(Data entries)
**src/rtl/ft601_pkg.sv**
```systemverilog
// ft601_pkg: shared widths and error-bit indices for the FT601 device-side responder
package ft601_pkg;
  localparam int FT601_DATA_W = 32;
  localparam int FT601_BE_W = 4;
  localparam int FT601_ERR_W = 4;
  localparam int ERR_WR_FULL = 0;
  localparam int ERR_RD_EMPTY = 1;
  localparam int ERR_BUS_CONTENTION = 2;
  localparam int ERR_RD_NO_OE = 3;
endpackage

```
**src/rtl/ft601_resp_fifo.sv**
```systemverilog
// ft601_resp_fifo: first-word-fall-through FIFO with synchronous clear and occupancy count
module ft601_resp_fifo #(
  parameter int WIDTH = 32,
  parameter int DEPTH = 16
) (
  input  logic                     clk,
  input  logic                     rst_l,
  input  logic                     clr,
  input  logic                     push,
  input  logic [WIDTH-1:0]         din,
  input  logic                     pop,
  output logic [WIDTH-1:0]         dout,
  output logic [$clog2(DEPTH):0]   count
);
  localparam int AW = $clog2(DEPTH);
  localparam int CW = AW + 1;
  logic [WIDTH-1:0] mem [DEPTH];
  logic [AW-1:0] wp, rp;
  logic do_push, do_pop;
  // Guard against overflow/underflow so the caller cannot corrupt the pointers
  always_comb begin
    do_push = push & (count != CW'(DEPTH));
    do_pop = pop & (count != '0);
    dout = mem[rp];
  end
  // Pointers and count; clear wins over any same-cycle push or pop
  always_ff @(posedge clk or negedge rst_l) begin
    if (!rst_l) begin
      wp <= '0;
      rp <= '0;
      count <= '0;
    end else if (clr) begin
      wp <= '0;
      rp <= '0;
      count <= '0;
    end else begin
      if (do_push) wp <= wp + AW'(1);
      if (do_pop) rp <= rp + AW'(1);
      count <= count + CW'(do_push) - CW'(do_pop);
    end
  end
  // Storage carries no reset; only slots below count are ever observed
  always_ff @(posedge clk) begin
    if (do_push && !clr) mem[wp] <= din;
  end
endmodule

```
**src/rtl/ft601_responder.sv**
```systemverilog
// ft601_responder: FT601 245-sync-FIFO device model with PC-side ready/valid ports
module ft601_responder
  import ft601_pkg::*;
#(
  parameter int RX_DEPTH = 16,
  parameter int TX_DEPTH = 16
) (
  input  logic                      clk,
  input  logic                      rst_l,
  input  logic                      usb_rst_l,
  input  logic                      usb_wren_l,
  input  logic                      usb_rden_l,
  input  logic                      usb_outen_l,
  input  logic [FT601_DATA_W-1:0]   usb_data_from_host,
  input  logic [FT601_BE_W-1:0]     be_from_host,
  output logic                      usb_tx_full,
  output logic                      usb_rx_empty,
  output logic [FT601_DATA_W-1:0]   usb_data_to_host,
  output logic [FT601_BE_W-1:0]     be_to_host,
  output logic                      data_oe,
  input  logic [FT601_DATA_W-1:0]   pc_wr_data,
  input  logic                      pc_wr_valid,
  output logic                      pc_wr_ready,
  output logic [FT601_DATA_W-1:0]   pc_rd_data,
  output logic [FT601_BE_W-1:0]     pc_rd_be,
  output logic                      pc_rd_valid,
  input  logic                      pc_rd_ready,
  input  logic                      tx_stall,
  output logic [FT601_ERR_W-1:0]    err
);
  localparam int RCW = $clog2(RX_DEPTH) + 1;
  localparam int TCW = $clog2(TX_DEPTH) + 1;
  logic [RCW-1:0] rx_count;
  logic [TCW-1:0] tx_count;
  logic [FT601_DATA_W-1:0] rx_head;
  logic [FT601_BE_W+FT601_DATA_W-1:0] tx_head;
  logic live, clr, wr, rd, oe, rx_ok, rx_push, rx_pop, tx_push, tx_pop;
  logic [FT601_ERR_W-1:0] err_set;
  // Strobe decode, flags from registered counts, and protocol-violation detection
  always_comb begin
    live = usb_rst_l;
    clr = ~usb_rst_l;
    wr = ~usb_wren_l;
    rd = ~usb_rden_l;
    oe = ~usb_outen_l;
    usb_rx_empty = ~live | (rx_count == '0);
    usb_tx_full = ~live | tx_stall | (tx_count == TCW'(TX_DEPTH));
    data_oe = oe;
    rx_ok = oe & ~usb_rx_empty;
    usb_data_to_host = rx_ok ? rx_head : '0;
    be_to_host = rx_ok ? {FT601_BE_W{1'b1}} : '0;
    pc_wr_ready = live & (rx_count != RCW'(RX_DEPTH));
    pc_rd_valid = live & (tx_count != '0);
    pc_rd_data = tx_head[FT601_DATA_W-1:0];
    pc_rd_be = tx_head[FT601_BE_W+FT601_DATA_W-1:FT601_DATA_W];
    rx_push = pc_wr_valid & pc_wr_ready;
    tx_pop = pc_rd_valid & pc_rd_ready;
    tx_push = live & wr & ~oe & ~usb_tx_full;
    rx_pop = live & rd & rx_ok;
    err_set = '0;
    err_set[ERR_WR_FULL] = live & wr & ~oe & usb_tx_full;
    err_set[ERR_RD_EMPTY] = live & rd & oe & usb_rx_empty;
    err_set[ERR_BUS_CONTENTION] = live & wr & oe;
    err_set[ERR_RD_NO_OE] = live & rd & ~oe;
  end
  // Sticky error bits, cleared only by the board-level reset
  always_ff @(posedge clk or negedge rst_l) begin
    if (!rst_l) err <= '0;
    else err <= err | err_set;
  end
  ft601_resp_fifo #(.WIDTH(FT601_DATA_W), .DEPTH(RX_DEPTH)) u_rx (
    .clk(clk),
    .rst_l(rst_l),
    .clr(clr),
    .push(rx_push),
    .din(pc_wr_data),
    .pop(rx_pop),
    .dout(rx_head),
    .count(rx_count)
  );
  ft601_resp_fifo #(.WIDTH(FT601_BE_W + FT601_DATA_W), .DEPTH(TX_DEPTH)) u_tx (
    .clk(clk),
    .rst_l(rst_l),
    .clr(clr),
    .push(tx_push),
    .din({be_from_host, usb_data_from_host}),
    .pop(tx_pop),
    .dout(tx_head),
    .count(tx_count)
  );
endmodule

```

- _WHAT THE TASK ASKS_: Every line in the data above has to be retyped exactly.

- _EXERCISE RESULT_:
**src/rtl/ft601_pkg.sv**
```systemverilog
// ft601_pkg: shared widths and error-bit indices for the FT601 device-side responder
package ft601_pkg;
  localparam int FT601_DATA_W = 32;
  localparam int FT601_BE_W = 4;
  localparam int FT601_ERR_W = 4;
  localparam int ERR_WR_FULL = 0;
  localparam int ERR_RD_EMPTY = 1;
  localparam int ERR_BUS_CONTENTION = 2;
  localparam int ERR_RD_NO_OE = 3;
endpackage

```
**src/rtl/ft601_resp_fifo.sv**
```systemverilog
// ft601_resp_fifo: first-word-fall-through FIFO with synchronous clear and occupancy count
module ft601_resp_fifo #(
  parameter int WIDTH = 32,
  parameter int DEPTH = 16
) (
  input  logic                     clk,
  input  logic                     rst_l,
  input  logic                     clr,
  input  logic                     push,
  input  logic [WIDTH-1:0]         din,
  input  logic                     pop,
  output logic [WIDTH-1:0]         dout,
  output logic [$clog2(DEPTH):0]   count
);
  localparam int AW = $clog2(DEPTH);
  localparam int CW = AW + 1;
  logic [WIDTH-1:0] mem [DEPTH];
  logic [AW-1:0] wp, rp;
  logic do_push, do_pop;
  // Guard against overflow/underflow so the caller cannot corrupt the pointers
  always_comb begin
    do_push = push & (count != CW'(DEPTH));
    do_pop = pop & (count != '0);
    dout = mem[rp];
  end
  // Pointers and count; clear wins over any same-cycle push or pop
  always_ff @(posedge clk or negedge rst_l) begin
    if (!rst_l) begin
      wp <= '0;
      rp <= '0;
      count <= '0;
    end else if (clr) begin
      wp <= '0;
      rp <= '0;
      count <= '0;
    end else begin
      if (do_push) wp <= wp + AW'(1);
      if (do_pop) rp <= rp + AW'(1);
      count <= count + CW'(do_push) - CW'(do_pop);
    end
  end
  // Storage carries no reset; only slots below count are ever observed
  always_ff @(posedge clk) begin
    if (do_push && !clr) mem[wp] <= din;
  end
endmodule

```
**src/rtl/ft601_responder.sv**
```systemverilog
// ft601_responder: FT601 245-sync-FIFO device model with PC-side ready/valid ports
module ft601_responder
  import ft601_pkg::*;
#(
  parameter int RX_DEPTH = 16,
  parameter int TX_DEPTH = 16
) (
  input  logic                      clk,
  input  logic                      rst_l,
  input  logic                      usb_rst_l,
  input  logic                      usb_wren_l,
  input  logic                      usb_rden_l,
  input  logic                      usb_outen_l,
  input  logic [FT601_DATA_W-1:0]   usb_data_from_host,
  input  logic [FT601_BE_W-1:0]     be_from_host,
  output logic                      usb_tx_full,
  output logic                      usb_rx_empty,
  output logic [FT601_DATA_W-1:0]   usb_data_to_host,
  output logic [FT601_BE_W-1:0]     be_to_host,
  output logic                      data_oe,
  input  logic [FT601_DATA_W-1:0]   pc_wr_data,
  input  logic                      pc_wr_valid,
  output logic                      pc_wr_ready,
  output logic [FT601_DATA_W-1:0]   pc_rd_data,
  output logic [FT601_BE_W-1:0]     pc_rd_be,
  output logic                      pc_rd_valid,
  input  logic                      pc_rd_ready,
  input  logic                      tx_stall,
  output logic [FT601_ERR_W-1:0]    err
);
  localparam int RCW = $clog2(RX_DEPTH) + 1;
  localparam int TCW = $clog2(TX_DEPTH) + 1;
  logic [RCW-1:0] rx_count;
  logic [TCW-1:0] tx_count;
  logic [FT601_DATA_W-1:0] rx_head;
  logic [FT601_BE_W+FT601_DATA_W-1:0] tx_head;
  logic live, clr, wr, rd, oe, rx_ok, rx_push, rx_pop, tx_push, tx_pop;
  logic [FT601_ERR_W-1:0] err_set;
  // Strobe decode, flags from registered counts, and protocol-violation detection
  always_comb begin
    live = usb_rst_l;
    clr = ~usb_rst_l;
    wr = ~usb_wren_l;
    rd = ~usb_rden_l;
    oe = ~usb_outen_l;
    usb_rx_empty = ~live | (rx_count == '0);
    usb_tx_full = ~live | tx_stall | (tx_count == TCW'(TX_DEPTH));
    data_oe = oe;
    rx_ok = oe & ~usb_rx_empty;
    usb_data_to_host = rx_ok ? rx_head : '0;
    be_to_host = rx_ok ? {FT601_BE_W{1'b1}} : '0;
    pc_wr_ready = live & (rx_count != RCW'(RX_DEPTH));
    pc_rd_valid = live & (tx_count != '0);
    pc_rd_data = tx_head[FT601_DATA_W-1:0];
    pc_rd_be = tx_head[FT601_BE_W+FT601_DATA_W-1:FT601_DATA_W];
    rx_push = pc_wr_valid & pc_wr_ready;
    tx_pop = pc_rd_valid & pc_rd_ready;
    tx_push = live & wr & ~oe & ~usb_tx_full;
    rx_pop = live & rd & rx_ok;
    err_set = '0;
    err_set[ERR_WR_FULL] = live & wr & ~oe & usb_tx_full;
    err_set[ERR_RD_EMPTY] = live & rd & oe & usb_rx_empty;
    err_set[ERR_BUS_CONTENTION] = live & wr & oe;
    err_set[ERR_RD_NO_OE] = live & rd & ~oe;
  end
  // Sticky error bits, cleared only by the board-level reset
  always_ff @(posedge clk or negedge rst_l) begin
    if (!rst_l) err <= '0;
    else err <= err | err_set;
  end
  ft601_resp_fifo #(.WIDTH(FT601_DATA_W), .DEPTH(RX_DEPTH)) u_rx (
    .clk(clk),
    .rst_l(rst_l),
    .clr(clr),
    .push(rx_push),
    .din(pc_wr_data),
    .pop(rx_pop),
    .dout(rx_head),
    .count(rx_count)
  );
  ft601_resp_fifo #(.WIDTH(FT601_BE_W + FT601_DATA_W), .DEPTH(TX_DEPTH)) u_tx (
    .clk(clk),
    .rst_l(rst_l),
    .clr(clr),
    .push(tx_push),
    .din({be_from_host, usb_data_from_host}),
    .pop(tx_pop),
    .dout(tx_head),
    .count(tx_count)
  );
endmodule

```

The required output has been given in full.